* Required work *
Your answer should consist only of the lines below from the one with "state_next = (job.prompt" through the one with "ST_RESULT: begin", copied exactly.

Supplied material below:

<file path="src/design/wppf_pkg.sv">
// ----------------------------------------------------------------------------
// wppf_pkg
// Shared types and constants for the pedestal-subtracted peak finder.
// ----------------------------------------------------------------------------
package wppf_pkg;

  localparam int CMD_W   = 1;
  localparam int CHAN_W  = 5;
  localparam int IDX_W   = 10;
  localparam int ADCIN_W = 12;
  localparam int PED_W   = 18;
  localparam int HGT_W   = 19;
  localparam int SUM_W   = 22;
  localparam int CFG_IDX_W = 3;
  localparam int CFG_DAT_W = 32;
  localparam int QDIV_W  = SUM_W + 6;

  localparam logic [CMD_W-1:0] CMD_SAMPLE = 1'b0;
  localparam logic [CMD_W-1:0] CMD_LOAD   = 1'b1;

  localparam logic [CFG_IDX_W-1:0] REG_PROMPT_MODE    = 3'd0;
  localparam logic [CFG_IDX_W-1:0] REG_CHANNEL_ENABLE = 3'd1;
  localparam logic [CFG_IDX_W-1:0] REG_PED_FIRST      = 3'd2;
  localparam logic [CFG_IDX_W-1:0] REG_PED_COUNT      = 3'd3;
  localparam logic [CFG_IDX_W-1:0] REG_PEAK_FIRST     = 3'd4;
  localparam logic [CFG_IDX_W-1:0] REG_PEAK_LAST      = 3'd5;

  // Work handed from the front end to the back end once a window closes.
  typedef struct packed {
    logic [CHAN_W-1:0]  chan;
    logic               prompt;
    logic [SUM_W-1:0]   sum;
    logic [PED_W-1:0]   fixed_ped;
    logic [ADCIN_W-1:0] minimum;
  } wppf_job_t;

  typedef enum logic [1:0] {
    ST_IDLE,
    ST_DIVIDE,
    ST_RESULT
  } wppf_state_t;

endpackage

</file>
<file path="src/design/wppf_ram.sv">
// ----------------------------------------------------------------------------
// wppf_ram
// Generic single-write, single-read RAM with registered read data.
// ----------------------------------------------------------------------------
module wppf_ram #(
  parameter int WIDTH = 8,
  parameter int DEPTH = 32
) (
  input  logic                     clk,
  input  logic                     we,
  input  logic [$clog2(DEPTH)-1:0] waddr,
  input  logic [WIDTH-1:0]         wdata,
  input  logic [$clog2(DEPTH)-1:0] raddr,
  output logic [WIDTH-1:0]         rdata
);

  logic [WIDTH-1:0] mem [DEPTH];

  always_ff @(posedge clk) begin
    if (we) begin
      mem[waddr] <= wdata;
    end
    rdata <= mem[raddr];
  end

endmodule

</file>
<file path="src/design/wppf_front.sv">
// ----------------------------------------------------------------------------
// wppf_front
// Accepts samples and loads, keeps per-channel sums, minima and pedestals.
// ----------------------------------------------------------------------------
module wppf_front #(
  parameter int CHANNELS = 32,
  parameter int ADC_BITS = 12,
  parameter int SAMPLES_PER_EVENT = 1024
) (
  input  logic                            clk,
  input  logic                            rst,
  input  logic                            in_valid,
  output logic                            in_ready,
  input  logic [wppf_pkg::CMD_W-1:0]      command,
  input  logic [wppf_pkg::CHAN_W-1:0]     channel,
  input  logic [wppf_pkg::IDX_W-1:0]      sample_index,
  input  logic [wppf_pkg::ADCIN_W-1:0]    adc_value,
  input  logic [wppf_pkg::PED_W-1:0]      pedestal_load,
  input  logic                            prompt_mode,
  input  logic [31:0]                     channel_enable,
  input  logic [wppf_pkg::IDX_W-1:0]      ped_first,
  input  logic [wppf_pkg::IDX_W-1:0]      ped_count,
  input  logic [wppf_pkg::IDX_W-1:0]      peak_first,
  input  logic [wppf_pkg::IDX_W-1:0]      peak_last,
  output logic                            job_valid,
  output wppf_pkg::wppf_job_t             job,
  input  logic                            job_ready
);
  import wppf_pkg::*;

  localparam int CH_W = (CHANNELS > 1) ? $clog2(CHANNELS) : 1;
  localparam logic [ADCIN_W-1:0] ADC_MAX = ADCIN_W'((1 << ADC_BITS) - 1);
  localparam logic [PED_W-1:0]   PED_MAX = PED_W'(((1 << ADC_BITS) - 1) << 6);
  localparam logic [SUM_W-1:0]   SUM_MAX = '1;

  // Stage 1 register: accepted sample, state read in flight.
  logic               s1_valid;
  logic               s1_ped_start, s1_ped_add;
  logic               s1_pk_start, s1_pk_emit;
  logic               s1_is_load;
  logic [CHAN_W-1:0]  s1_chan;
  logic [ADCIN_W-1:0] s1_adc;
  logic [PED_W-1:0]   s1_load;
  logic [CHANNELS-1:0] sum_vld, min_vld, fix_vld;

  logic [SUM_W-1:0]   sum_rd, sum_cur, sum_new;
  logic [ADCIN_W-1:0] min_rd, min_cur, min_new;
  logic [PED_W-1:0]   fix_rd, fix_cur, fix_new;
  logic [SUM_W:0]     sum_add;
  logic               stall;
  logic               acc;
  logic               in_range, ch_ok, en_ok;
  logic [IDX_W:0]     ped_end;
  logic [CH_W-1:0]    rd_ch, s1_ch;
  logic               sum_we, min_we, fix_we;

  // Sequential front: the next item waits for this one's write-back so that
  // same-channel read-after-write is safe.
  assign stall    = s1_valid;
  assign in_ready = !stall && !(job_valid && !job_ready);
  assign acc      = in_valid && in_ready;

  assign ch_ok    = 32'(channel) < 32'(CHANNELS);
  assign in_range = 32'(sample_index) < 32'(SAMPLES_PER_EVENT);
  assign en_ok    = channel_enable[channel];
  assign ped_end  = {1'b0, ped_first} + {1'b0, ped_count};
  assign rd_ch    = CH_W'(channel);
  assign s1_ch    = CH_W'(s1_chan);

  always_ff @(posedge clk) begin
    if (rst) begin
      s1_valid <= 1'b0;
    end else begin
      s1_valid <= acc && ch_ok;
    end
    s1_chan  <= channel;
    s1_adc   <= adc_value & ADC_MAX;
    s1_load  <= (pedestal_load > PED_MAX) ? PED_MAX : pedestal_load;
    s1_is_load <= command == CMD_LOAD;
    s1_ped_start <= (command == CMD_SAMPLE) && en_ok && in_range && ped_count != '0 &&
                    sample_index == ped_first;
    s1_ped_add <= (command == CMD_SAMPLE) && en_ok && in_range && ped_count != '0 &&
                  sample_index > ped_first && {1'b0, sample_index} < ped_end;
    s1_pk_start <= (command == CMD_SAMPLE) && en_ok && in_range &&
                   peak_first <= peak_last && sample_index == peak_first;
    s1_pk_emit <= (command == CMD_SAMPLE) && en_ok && in_range &&
                  peak_first <= peak_last && sample_index >= peak_first &&
                  sample_index <= peak_last;
  end

  wppf_ram #(.WIDTH(SUM_W), .DEPTH(CHANNELS)) u_sum (
    .clk(clk), .we(sum_we), .waddr(s1_ch), .wdata(sum_new), .raddr(rd_ch), .rdata(sum_rd));
  wppf_ram #(.WIDTH(ADCIN_W), .DEPTH(CHANNELS)) u_min (
    .clk(clk), .we(min_we), .waddr(s1_ch), .wdata(min_new), .raddr(rd_ch), .rdata(min_rd));
  wppf_ram #(.WIDTH(PED_W), .DEPTH(CHANNELS)) u_fix (
    .clk(clk), .we(fix_we), .waddr(s1_ch), .wdata(fix_new), .raddr(rd_ch), .rdata(fix_rd));

  // Entries never written read as their reset values.
  assign sum_cur = sum_vld[s1_ch] ? sum_rd : '0;
  assign min_cur = min_vld[s1_ch] ? min_rd : ADC_MAX;
  assign fix_cur = fix_vld[s1_ch] ? fix_rd : '0;

  assign sum_add = {1'b0, sum_cur} + (SUM_W+1)'(s1_adc);
  always_comb begin
    sum_new = sum_cur;
    if (s1_ped_start) begin
      sum_new = SUM_W'(s1_adc);
    end else if (s1_ped_add) begin
      sum_new = sum_add[SUM_W] ? SUM_MAX : sum_add[SUM_W-1:0];
    end
    min_new = min_cur;
    if (s1_pk_start || s1_adc < min_cur) begin
      min_new = s1_adc;
    end
    fix_new = s1_load;
  end

  assign sum_we = s1_valid && !s1_is_load && (s1_ped_start || s1_ped_add);
  assign min_we = s1_valid && !s1_is_load && s1_pk_emit;
  assign fix_we = s1_valid && s1_is_load;

  always_ff @(posedge clk) begin
    if (rst) begin
      sum_vld <= '0;
      min_vld <= '0;
      fix_vld <= '0;
    end else begin
      if (sum_we) sum_vld[s1_ch] <= 1'b1;
      if (min_we) min_vld[s1_ch] <= 1'b1;
      if (fix_we) fix_vld[s1_ch] <= 1'b1;
    end
  end

  // Job register: one entry of queue toward the back end.
  logic s1_last;
  logic [IDX_W-1:0] s1_idx;
  always_ff @(posedge clk) begin
    s1_idx <= sample_index;
  end
  assign s1_last = s1_idx == peak_last;

  always_ff @(posedge clk) begin
    if (rst) begin
      job_valid <= 1'b0;
    end else if (min_we && s1_last) begin
      job_valid <= 1'b1;
    end else if (job_ready) begin
      job_valid <= 1'b0;
    end
    if (min_we && s1_last) begin
      job.chan      <= s1_chan;
      job.prompt    <= prompt_mode;
      job.sum       <= sum_new;
      job.fixed_ped <= fix_cur;
      job.minimum   <= min_new;
    end
  end

`ifndef ASSERT_OFF
  a_no_overwrite: assert property (@(posedge clk) disable iff (rst)
    (job_valid && !job_ready) |-> !(min_we && s1_last))
    else $error("job overwritten while pending");
  a_one_inflight: assert property (@(posedge clk) disable iff (rst)
    s1_valid |-> !in_ready)
    else $error("accepted item during write-back");
  a_single_wr: assert property (@(posedge clk) disable iff (rst)
    fix_we |-> !(sum_we || min_we))
    else $error("load and sample write together");
`endif

endmodule

</file>
<file path="src/design/wppf_back.sv">
// ----------------------------------------------------------------------------
// wppf_back
// Computes the prompt pedestal by restoring division and forms the result.
// ----------------------------------------------------------------------------
module wppf_back #(
  parameter int ADC_BITS = 12
) (
  input  logic                         clk,
  input  logic                         rst,
  input  logic                         job_valid,
  input  wppf_pkg::wppf_job_t          job,
  output logic                         job_ready,
  input  logic [wppf_pkg::IDX_W-1:0]   ped_count,
  output logic                         res_valid,
  input  logic                         res_ready,
  output logic [wppf_pkg::CHAN_W-1:0]  res_chan,
  output logic [wppf_pkg::HGT_W-1:0]   res_height,
  output logic [wppf_pkg::PED_W-1:0]   res_ped
);
  import wppf_pkg::*;

  localparam logic [PED_W-1:0] PED_MAX = PED_W'(((1 << ADC_BITS) - 1) << 6);
  localparam int CNT_W = $clog2(QDIV_W + 1);

  wppf_state_t state, state_next;
  logic [QDIV_W-1:0] dividend, quot, quot_next;
  logic [IDX_W:0]    rem;
  logic [IDX_W+1:0]  trial;
  logic [CNT_W-1:0]  cnt;
  logic [IDX_W-1:0]  divisor;
  logic [CHAN_W-1:0] chan;
  logic [ADCIN_W-1:0] minimum;
  logic [PED_W-1:0]  ped;
  logic [PED_W-1:0]  ped_sel;
  logic              load_job;

  assign job_ready = state == ST_IDLE;
  assign load_job  = job_valid && job_ready;
  assign res_valid = state == ST_RESULT;
  assign trial     = {rem, dividend[QDIV_W-1]} - {1'b0, 1'b0, divisor};
  assign quot_next = trial[IDX_W+1] ? {quot[QDIV_W-2:0], 1'b0} : {quot[QDIV_W-2:0], 1'b1};
  assign ped_sel   = (quot_next > QDIV_W'(PED_MAX)) ? PED_MAX : quot_next[PED_W-1:0];

  always_comb begin
    state_next = state;
    case (state)
      ST_IDLE: begin
        if (job_valid) begin
          state_next = (job.prompt && ped_count != '0) ? ST_DIVIDE : ST_RESULT;
        end
      end
      ST_DIVIDE: begin
        if (cnt == CNT_W'(QDIV_W - 1)) state_next = ST_RESULT;
      end
      ST_RESULT: begin
        if (res_ready) state_next = ST_IDLE;
      end
      default: state_next = ST_IDLE;
    endcase
  end

  always_ff @(posedge clk) begin
    if (rst) begin
      state <= ST_IDLE;
    end else begin
      state <= state_next;
    end
  end

  always_ff @(posedge clk) begin
    if (load_job) begin
      chan     <= job.chan;
      minimum  <= job.minimum;
      dividend <= {job.sum, 6'b0};
      rem      <= '0;
      quot     <= '0;
      cnt      <= '0;
      divisor  <= ped_count;
      ped      <= job.prompt ? '0 : job.fixed_ped;
    end else if (state == ST_DIVIDE) begin
      dividend <= {dividend[QDIV_W-2:0], 1'b0};
      cnt      <= cnt + 1'b1;
      quot     <= quot_next;
      if (!trial[IDX_W+1]) begin
        rem  <= trial[IDX_W:0];
      end else begin
        rem  <= {rem[IDX_W-1:0], dividend[QDIV_W-1]};
      end
      if (cnt == CNT_W'(QDIV_W - 1)) begin
        ped <= ped_sel;
      end
    end
  end

  assign res_chan   = chan;
  assign res_ped    = ped;
  assign res_height = HGT_W'({1'b0, ped}) - HGT_W'({minimum, 6'b0});

`ifndef ASSERT_OFF
  a_ped_cap: assert property (@(posedge clk) disable iff (rst)
    res_valid |-> res_ped <= PED_MAX)
    else $error("pedestal above maximum");
  a_hold: assert property (@(posedge clk) disable iff (rst)
    (res_valid && !res_ready) |=> res_valid && $stable(res_height))
    else $error("result dropped");
  a_cap_sel: assert property (@(posedge clk) disable iff (rst)
    (state == ST_DIVIDE) |-> ped_sel <= PED_MAX)
    else $error("clamp broken");
`endif

endmodule

</file>
<file path="src/design/waveform_pedestal_peak_finder.sv">
// ----------------------------------------------------------------------------
// waveform_pedestal_peak_finder
// Pedestal-subtracted peak finder for an interleaved multi-channel digitizer.
// ----------------------------------------------------------------------------
// Each item passes through the front end as a state read, then a write-back
// to the per-channel state memories; the next item waits for the write-back.
// When a peak window closes, the back end forms the pedestal: a prompt pedestal
// is a restoring division of sum times 64 by ped_count, a fixed one skips it.
// A one-entry queue between the ends lets samples keep flowing while a
// division runs; while a job waits in that queue, the input stalls until the
// back end takes it. Results leave through a single output register.
module waveform_pedestal_peak_finder #(
  parameter int CHANNELS = 32,
  parameter int ADC_BITS = 12,
  parameter int SAMPLES_PER_EVENT = 1024
) (
  input  logic                          clk,
  input  logic                          rst,
  input  logic                          push,
  output logic                          full,
  input  logic [wppf_pkg::CMD_W-1:0]    command,
  input  logic [wppf_pkg::CHAN_W-1:0]   channel,
  input  logic [wppf_pkg::IDX_W-1:0]    sample_index,
  input  logic [wppf_pkg::ADCIN_W-1:0]  adc_value,
  input  logic [wppf_pkg::PED_W-1:0]    pedestal_load,
  output logic                          empty,
  input  logic                          pop,
  output logic [wppf_pkg::CHAN_W-1:0]   out_channel,
  output logic signed [wppf_pkg::HGT_W-1:0] peak_height,
  output logic [wppf_pkg::PED_W-1:0]    pedestal_used,
  input  logic                          cfg_valid,
  output logic                          cfg_ready,
  input  logic [wppf_pkg::CFG_IDX_W-1:0] cfg_index,
  input  logic [wppf_pkg::CFG_DAT_W-1:0] cfg_data
);
  import wppf_pkg::*;

  logic prompt_mode;
  logic [31:0] channel_enable;
  logic [IDX_W-1:0] ped_first, ped_count, peak_first, peak_last;

  assign cfg_ready = 1'b1;

  // Configuration registers; writes beyond the list are dropped.
  always_ff @(posedge clk) begin
    if (rst) begin
      prompt_mode    <= 1'b1;
      channel_enable <= 32'd15;
      ped_first      <= 10'd1;
      ped_count      <= 10'd50;
      peak_first     <= 10'd1;
      peak_last      <= 10'd1000;
    end else if (cfg_valid) begin
      case (cfg_index)
        REG_PROMPT_MODE:    prompt_mode    <= cfg_data[0];
        REG_CHANNEL_ENABLE: channel_enable <= cfg_data;
        REG_PED_FIRST:      ped_first      <= cfg_data[IDX_W-1:0];
        REG_PED_COUNT:      ped_count      <= cfg_data[IDX_W-1:0];
        REG_PEAK_FIRST:     peak_first     <= cfg_data[IDX_W-1:0];
        REG_PEAK_LAST:      peak_last      <= cfg_data[IDX_W-1:0];
        default: ;
      endcase
    end
  end

  logic in_ready;
  logic job_valid, job_ready;
  wppf_job_t job;
  logic res_valid, res_ready;
  logic [CHAN_W-1:0] res_chan;
  logic [HGT_W-1:0]  res_height;
  logic [PED_W-1:0]  res_ped;

  assign full = !in_ready;

  wppf_front #(.CHANNELS(CHANNELS), .ADC_BITS(ADC_BITS),
               .SAMPLES_PER_EVENT(SAMPLES_PER_EVENT)) u_front (
    .clk(clk), .rst(rst), .in_valid(push), .in_ready(in_ready),
    .command(command), .channel(channel), .sample_index(sample_index),
    .adc_value(adc_value), .pedestal_load(pedestal_load),
    .prompt_mode(prompt_mode), .channel_enable(channel_enable),
    .ped_first(ped_first), .ped_count(ped_count), .peak_first(peak_first),
    .peak_last(peak_last), .job_valid(job_valid), .job(job), .job_ready(job_ready));

  wppf_back #(.ADC_BITS(ADC_BITS)) u_back (
    .clk(clk), .rst(rst), .job_valid(job_valid), .job(job), .job_ready(job_ready),
    .ped_count(ped_count), .res_valid(res_valid), .res_ready(res_ready),
    .res_chan(res_chan), .res_height(res_height), .res_ped(res_ped));

  // Output register: one result held for the consumer.
  logic out_valid;
  assign res_ready = !out_valid || pop;
  assign empty = !out_valid;

  always_ff @(posedge clk) begin
    if (rst) begin
      out_valid <= 1'b0;
    end else if (res_ready) begin
      out_valid <= res_valid;
    end
    if (res_ready && res_valid) begin
      out_channel   <= res_chan;
      peak_height   <= res_height;
      pedestal_used <= res_ped;
    end
  end

`ifndef ASSERT_OFF
  a_out_hold: assert property (@(posedge clk) disable iff (rst)
    (!empty && !pop) |=> !empty && $stable(peak_height) && $stable(out_channel))
    else $error("waiting result changed");
  a_ped_range: assert property (@(posedge clk) disable iff (rst)
    !empty |-> pedestal_used <= 18'd262080)
    else $error("pedestal out of range");
  a_cfg_ready: assert property (@(posedge clk) disable iff (rst)
    cfg_ready)
    else $error("config port stalled");
`endif

endmodule

</file>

End of Supplied material.

* Answer to the exercise *
          state_next = (job.prompt && ped_count != '0) ? ST_DIVIDE : ST_RESULT;
        end
      end
      ST_DIVIDE: begin
        if (cnt == CNT_W'(QDIV_W - 1)) state_next = ST_RESULT;
      end
      ST_RESULT: begin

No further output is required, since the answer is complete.